━━━ EXERCISE INPUTS ━━━

File: src/rtl/multicycle_control_unit.sv
// Multi-cycle main controller for the MIPS datapath.
// A Moore FSM sequences fetch/decode/execute/memory/write-back and
// stalls on the memory-ready handshake, with an optional timeout.
// It also flags illegal opcodes and counts retired instructions.
module multicycle_control_unit #(
  parameter int MEM_WAIT        = 1,
  parameter int MEM_TIMEOUT     = 16,
  parameter int HALT_ON_ILLEGAL = 1,
  parameter int CNT_W           = 32
) (
  input  logic             clk,
  input  logic             reset,
  input  logic [5:0]       opcode,
  input  logic             mem_ready,
  output logic             pc_write,
  output logic             pc_write_cond,
  output logic             branch_ne,
  output logic [1:0]       pc_source,
  output logic             i_or_d,
  output logic             mem_read,
  output logic             mem_write,
  output logic             ir_write,
  output logic             reg_write,
  output logic [1:0]       reg_dst,
  output logic [1:0]       mem_to_reg,
  output logic             alu_src_a,
  output logic [1:0]       alu_src_b,
  output logic [1:0]       alu_op,
  output logic [3:0]       state,
  output logic             instr_done,
  output logic             illegal_op,
  output logic [1:0]       fault,
  output logic [CNT_W-1:0] instr_count
);

  typedef enum logic [3:0] {
    S_FETCH    = 4'd0,
    S_DECODE   = 4'd1,
    S_MEM_ADDR = 4'd2,
    S_MEM_RD   = 4'd3,
    S_MEM_WB   = 4'd4,
    S_MEM_WR   = 4'd5,
    S_R_EX     = 4'd6,
    S_R_WB     = 4'd7,
    S_BRANCH   = 4'd8,
    S_JUMP     = 4'd9,
    S_ADDI_EX  = 4'd10,
    S_ADDI_WB  = 4'd11,
    S_HALT     = 4'd12
  } state_t;

  // Wide enough to reach MEM_TIMEOUT without wrapping, and at least one bit.
  localparam int WAIT_W = $clog2(MEM_TIMEOUT + 2);

  state_t            state_q;
  logic              bne_q;
  logic              jal_q;
  logic              lw_q;
  logic [WAIT_W-1:0] wait_cnt;
  logic              rdy;
  logic              mem_state;
  logic              timeout_hit;
  logic              opc_legal;

  // With MEM_WAIT off every access completes at once, so mem_ready is ignored.
  assign rdy       = (MEM_WAIT != 0) ? mem_ready : 1'b1;
  assign mem_state = (state_q == S_FETCH) || (state_q == S_MEM_RD) || (state_q == S_MEM_WR);
  // A ready in the last allowed wait cycle still wins over the timeout.
  assign timeout_hit = (MEM_TIMEOUT > 0) && mem_state && !rdy &&
                       (wait_cnt == WAIT_W'(MEM_TIMEOUT - 1));
  assign opc_legal = (opcode == 6'h00) || (opcode == 6'h23) || (opcode == 6'h2B) ||
                     (opcode == 6'h04) || (opcode == 6'h05) || (opcode == 6'h02) ||
                     (opcode == 6'h03) || (opcode == 6'h08);
  assign state     = state_q;

  // State sequencing, decode latches, wait counter, sticky fault and retire counter.
  always_ff @(posedge clk or posedge reset) begin
    if (reset) begin
      state_q     <= S_FETCH;
      bne_q       <= 1'b0;
      jal_q       <= 1'b0;
      lw_q        <= 1'b0;
      wait_cnt    <= '0;
      fault       <= 2'b00;
      instr_count <= '0;
    end else begin
      if (instr_done) instr_count <= instr_count + 1'b1;
      if (timeout_hit) begin
        state_q  <= S_HALT;
        fault    <= 2'b10;
        wait_cnt <= '0;
      end else begin
        if (mem_state && !rdy) wait_cnt <= wait_cnt + 1'b1;
        else                   wait_cnt <= '0;
        case (state_q)
          S_FETCH:    if (rdy) state_q <= S_DECODE;
          S_DECODE: begin
            bne_q <= (opcode == 6'h05);
            jal_q <= (opcode == 6'h03);
            lw_q  <= (opcode == 6'h23);
            case (opcode)
              6'h00:        state_q <= S_R_EX;
              6'h23, 6'h2B: state_q <= S_MEM_ADDR;
              6'h04, 6'h05: state_q <= S_BRANCH;
              6'h02, 6'h03: state_q <= S_JUMP;
              6'h08:        state_q <= S_ADDI_EX;
              default: begin
                if (HALT_ON_ILLEGAL != 0) begin
                  state_q <= S_HALT;
                  fault   <= 2'b01;
                end else begin
                  state_q <= S_FETCH;
                end
              end
            endcase
          end
          S_MEM_ADDR: state_q <= lw_q ? S_MEM_RD : S_MEM_WR;
          S_MEM_RD:   if (rdy) state_q <= S_MEM_WB;
          S_MEM_WR:   if (rdy) state_q <= S_FETCH;
          S_R_EX:     state_q <= S_R_WB;
          S_ADDI_EX:  state_q <= S_ADDI_WB;
          S_MEM_WB, S_R_WB, S_BRANCH, S_JUMP, S_ADDI_WB: state_q <= S_FETCH;
          S_HALT:     state_q <= S_HALT;
          default: begin
            state_q <= S_HALT;
            fault   <= 2'b01;
          end
        endcase
      end
    end
  end

  // Moore control decode; only the fetch/store handshake strobes look at rdy.
  always_comb begin
    pc_write      = 1'b0;
    pc_write_cond = 1'b0;
    branch_ne     = 1'b0;
    pc_source     = 2'b00;
    i_or_d        = 1'b0;
    mem_read      = 1'b0;
    mem_write     = 1'b0;
    ir_write      = 1'b0;
    reg_write     = 1'b0;
    reg_dst       = 2'b00;
    mem_to_reg    = 2'b00;
    alu_src_a     = 1'b0;
    alu_src_b     = 2'b00;
    alu_op        = 2'b00;
    instr_done    = 1'b0;
    illegal_op    = 1'b0;
    case (state_q)
      S_FETCH: begin
        mem_read  = 1'b1;
        alu_src_b = 2'b01;
        ir_write  = rdy;
        pc_write  = rdy;
      end
      S_DECODE: begin
        alu_src_b  = 2'b11;
        illegal_op = !opc_legal;
      end
      S_MEM_ADDR: begin
        alu_src_a = 1'b1;
        alu_src_b = 2'b10;
      end
      S_MEM_RD: begin
        mem_read = 1'b1;
        i_or_d   = 1'b1;
      end
      S_MEM_WB: begin
        reg_write  = 1'b1;
        mem_to_reg = 2'b01;
        instr_done = 1'b1;
      end
      S_MEM_WR: begin
        mem_write  = 1'b1;
        i_or_d     = 1'b1;
        instr_done = rdy;
      end
      S_R_EX: begin
        alu_src_a = 1'b1;
        alu_op    = 2'b10;
      end
      S_R_WB: begin
        reg_write  = 1'b1;
        reg_dst    = 2'b01;
        instr_done = 1'b1;
      end
      S_BRANCH: begin
        alu_src_a     = 1'b1;
        alu_op        = 2'b01;
        pc_write_cond = 1'b1;
        branch_ne     = bne_q;
        pc_source     = 2'b01;
        instr_done    = 1'b1;
      end
      S_JUMP: begin
        pc_write   = 1'b1;
        pc_source  = 2'b10;
        instr_done = 1'b1;
        if (jal_q) begin
          reg_write  = 1'b1;
          reg_dst    = 2'b10;
          mem_to_reg = 2'b10;
        end
      end
      S_ADDI_EX: begin
        alu_src_a = 1'b1;
        alu_src_b = 2'b10;
      end
      S_ADDI_WB: begin
        reg_write  = 1'b1;
        instr_done = 1'b1;
      end
      default: ;
    endcase
  end

endmodule

File: config.mk
export PLATFORM = sky130hd
export DESIGN_NAME = multicycle_control_unit
export DESIGN_NICKNAME = d
export VERILOG_FILES = /design/src/rtl/multicycle_control_unit.sv
export SDC_FILE = /design/constraint.sdc
export NUM_CORES = 1
export LEC_CHECK = 0
export ABC_AREA = 1
export CAP_MARGIN = 20
export CORE_MARGIN = 2
export CORE_UTILIZATION = 36
export DETAILED_ROUTE_END_ITERATION = 16
export GPL_ROUTABILITY_DRIVEN = 0
export PLACE_DENSITY_LB_ADDON = 0.2
export SLEW_MARGIN = 20
export SYNTH_ARGS = -nofsm -noshare
export SYNTH_HDL_FRONTEND = slang
export SYNTH_SLANG_ARGS = --single-unit
File: constraint.sdc
create_clock -name clk -period 3 [get_ports clk]
set_input_delay 0.3 -clock clk [delete_from_list [all_inputs] [get_ports clk]]
set_output_delay 0.3 -clock clk [all_outputs]
set_load 0.05 [all_outputs]
==> impl_metrics.yaml <==
setup_path:
  reg2reg_depth: 8
  rr_startpoint: "state[2]"
  rrSetupSlack_ns: 1.19
  arrival_ns: 2.44
  crit_path_start: "state[2]"
  endpoint: "reg_write"
  crit_path_max_fanout: 9
  worstPathRequired_ns: 2.70
  timing.rr.end: "instr_count[18]"
  worst_setup_path_start_kind: "flop"
  cp-end-kind: "output port"
  path_class: "flop to output port"
detailed_routing:
  dr.pass1.iters: 5
  drt_iter0_markers: 131
  ant_nets: 0
  vias_per_cell: 4.77
  drc: 0
  via_count: 2916
  avgRoutedWirePerCell_microns: 12.3
  wirelength_microns: 7530
clocking:
  cts_htree_levels: 2
  hold_buffers: 0
  clk_path_buf_depth: 2
  clkLatencyLatePin_ns: 0.30
  ctsRootBufferMaster: "clkbuf_8"
  numCtsBuffers: 5
  path_clk_slew_ns: 0.08
  post_cts_buffers: 0
  cts_resized: 0
  cts_sinks: 46
  tritoncts: "done"
layout:
  seqCellArea_sq_um: 1150
  final_cells: 611
  diodes: 0
  multiInputGateArea_sq_um: 1600
  syn_to_final_growth_pct: 29.0
  final_cell_mix: "nand2_1, nor2_1, clkdlybuf4s50_1"
  final_common_cell: "nand2_1"
  fill_cells: 865
  nNetsFinal: 517
  fin_util_pct: 47.4
  drive_above_1_share_pct: 7.51
yosys:
  syn_nets: 449
  syn_avg_cell_area_sq_um: 6.81
  ys_ff_latch: 46
  ys_seq_area_share_pct: 38.7
  yosysTopAreaCell: "dfrtp_1"
  ys_async_sr_fraction_pct: 100
  synth_warnings: 0
  synth_cell_types: 34
  synth_top_area_share_pct: 38.7
  synth_edf_count: 0
  synth_flop_cell: "dfrtp_1"
  synthCells: 437
  syn_area_sq_um: 2980
  synthTopCellsByArea: "dfrtp_1, nand2_1, nor2_1, inv_1, nand3_1"
timing:
  final-hold-violation-count: 0
  layout_setup_ws_ns: 0.257
  finalCritPeriodShare_pct: 91.4
  rsz0062_at_grt: "false"
  worstMarginPinSlew_ns: 0.810
  slew-limit-headroom_pct: 46.0
  clock-skew-final_ns: 0.00759
  slew_viol_final: 0
  setup-tns-final_ns: 0
  setup_violations: 0
  period_needed_ns: 2.74
  max_freq_ghz: 0.365
place:
  dp.cells: 603
  dpl_worst_slack_ns: 0.459
  io_buffers: 67
  dp_hpwl_microns: 5930
power_and_ir_drop:
  peakVddDrop_mv: 0.531
  powerDensity_nw_per_um2: 745
  power_mw: 2.86
  leakage_nw: 1.65
floorplanning:
  start_util_pct: 36.8
  dieWidth_microns: 94.9
  fp.dieH_microns: 94.9
  fp.coreArea_sq_um: 8090
  ios: 68
  rows: 33
  dieArea_sq_um: 9010
run_status:
  status: "finished clean"
job:
  max_cap_violations: 0
global_route:
  gr-total-overflow: 0
  antenna_found_initial: 0
  grt_pass1_wl_microns: 12900
  grt_max_degree: 47
  grt_pass1_vias: 2879
  track_usage_pct: 18.1
min_path:
  hold_class: "input port to asynchronous set/reset pin"
## critical path, stage by stage (launching register included)
cell and delay (ns):
dfrtp_1 0.53, nor2_1 0.21, inv_1 0.11, nor2_1 0.14
inv_1 0.11, nor2_2 0.13, or2_2 0.12, clkdlybuf4s50_1 0.78
## logic make-up (layout without fill, tap and decap cells)
kind of cell,count (synthesis),after routing,share of synthesized area [%]
adder cells (fa/ha/maj),3,3,1.26
XOR/XNOR,17,17,5.00
AO/OA/AOI/OAI,26,26,4.75
flip-flops,46,46,38.7
buffers and inverters,52,121,7.74
AND/OR/NAND/NOR,293,293,42.6
## through the flow
stage                     hold slack [ns]  area [sq um]
after floorplan                     0.433          2980
after global placement              0.448          3730
after detailed placement            0.469          3730
after CTS                           0.482          3840
after global routing                0.499          3840
final                               0.438          3840
## cells in the mapped netlist (4+ instances only)
cell type,n
dfrtp_1,46
inv_1,40
inv_2,4
nand2_1,162
nand2_2,4
nand3_1,20
nand3b_1,4
nand4_1,4
nor2_1,76
nor2_2,7
o21ai_0,14
o21ai_1,5
xnor2_1,10
xor2_1,7
## worst min-delay path by stage
stage | depth (start not counted) | end | from | slack, ns
after floorplan | 1 | wait_cnt[0] | wait_cnt[0] | 0.43
after global placement | 1 | wait_cnt[0] | wait_cnt[0] | 0.45
after detailed placement | 1 | wait_cnt[0] | wait_cnt[0] | 0.47
after CTS | 1 | wait_cnt[0] | wait_cnt[0] | 0.48
after global routing | 1 | wait_cnt[0] | wait_cnt[0] | 0.50
final | 2 | instr_count[3] | reset | 0.44
## report_power, final
| group | total, mW | switching (mW) | internal (mW) |
|---|---|---|---|
| clock network | 0.447 | 0.214 | 0.233 |
| registers | 0.815 | 0.111 | 0.704 |
| logic | 1.60 | 1.13 | 0.472 |
## flip-flops by register name, indices dropped and copies added, names as in the netlist
register,cells
bne_q,1
lw_q,1
wait_cnt,5
jal_q,1
state,4
fault,2
instr_count,32
## area by class of cell
class                   count  share of cell area (%)
clock buffers               8                    2.87
inverters                  45                    4.43
multi-input cells         339                    41.6
flip-flops and latches     46                    30.0
well taps                 105                    3.42
repair buffers             68                    17.7
## layer usage
layer / GRT usage, % / wire [microns]
met5: 0 / 0
met4: 5.19 / 81
met3: 3.19 / 396
met2: 31.4 / 3700
met1: 22.9 / 3350
Note: power is estimated with default switching activity, not from simulation.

━━━

Retype exactly the span of lines from the one with "(opcode == 6'h23);" through the one with "S_MEM_ADDR: begin"; include both ends and omit the rest of the material.

            lw_q  <= (opcode == 6'h23);
            case (opcode)
              6'h00:        state_q <= S_R_EX;
              6'h23, 6'h2B: state_q <= S_MEM_ADDR;
              6'h04, 6'h05: state_q <= S_BRANCH;
              6'h02, 6'h03: state_q <= S_JUMP;
              6'h08:        state_q <= S_ADDI_EX;
              default: begin
                if (HALT_ON_ILLEGAL != 0) begin
                  state_q <= S_HALT;
                  fault   <= 2'b01;
                end else begin
                  state_q <= S_FETCH;
                end
              end
            endcase
          end
          S_MEM_ADDR: state_q <= lw_q ? S_MEM_RD : S_MEM_WR;
          S_MEM_RD:   if (rdy) state_q <= S_MEM_WB;
          S_MEM_WR:   if (rdy) state_q <= S_FETCH;
          S_R_EX:     state_q <= S_R_WB;
          S_ADDI_EX:  state_q <= S_ADDI_WB;
          S_MEM_WB, S_R_WB, S_BRANCH, S_JUMP, S_ADDI_WB: state_q <= S_FETCH;
          S_HALT:     state_q <= S_HALT;
          default: begin
            state_q <= S_HALT;
            fault   <= 2'b01;
          end
        endcase
      end
    end
  end

  // Moore control decode; only the fetch/store handshake strobes look at rdy.
  always_comb begin
    pc_write      = 1'b0;
    pc_write_cond = 1'b0;
    branch_ne     = 1'b0;
    pc_source     = 2'b00;
    i_or_d        = 1'b0;
    mem_read      = 1'b0;
    mem_write     = 1'b0;
    ir_write      = 1'b0;
    reg_write     = 1'b0;
    reg_dst       = 2'b00;
    mem_to_reg    = 2'b00;
    alu_src_a     = 1'b0;
    alu_src_b     = 2'b00;
    alu_op        = 2'b00;
    instr_done    = 1'b0;
    illegal_op    = 1'b0;
    case (state_q)
      S_FETCH: begin
        mem_read  = 1'b1;
        alu_src_b = 2'b01;
        ir_write  = rdy;
        pc_write  = rdy;
      end
      S_DECODE: begin
        alu_src_b  = 2'b11;
        illegal_op = !opc_legal;
      end
      S_MEM_ADDR: begin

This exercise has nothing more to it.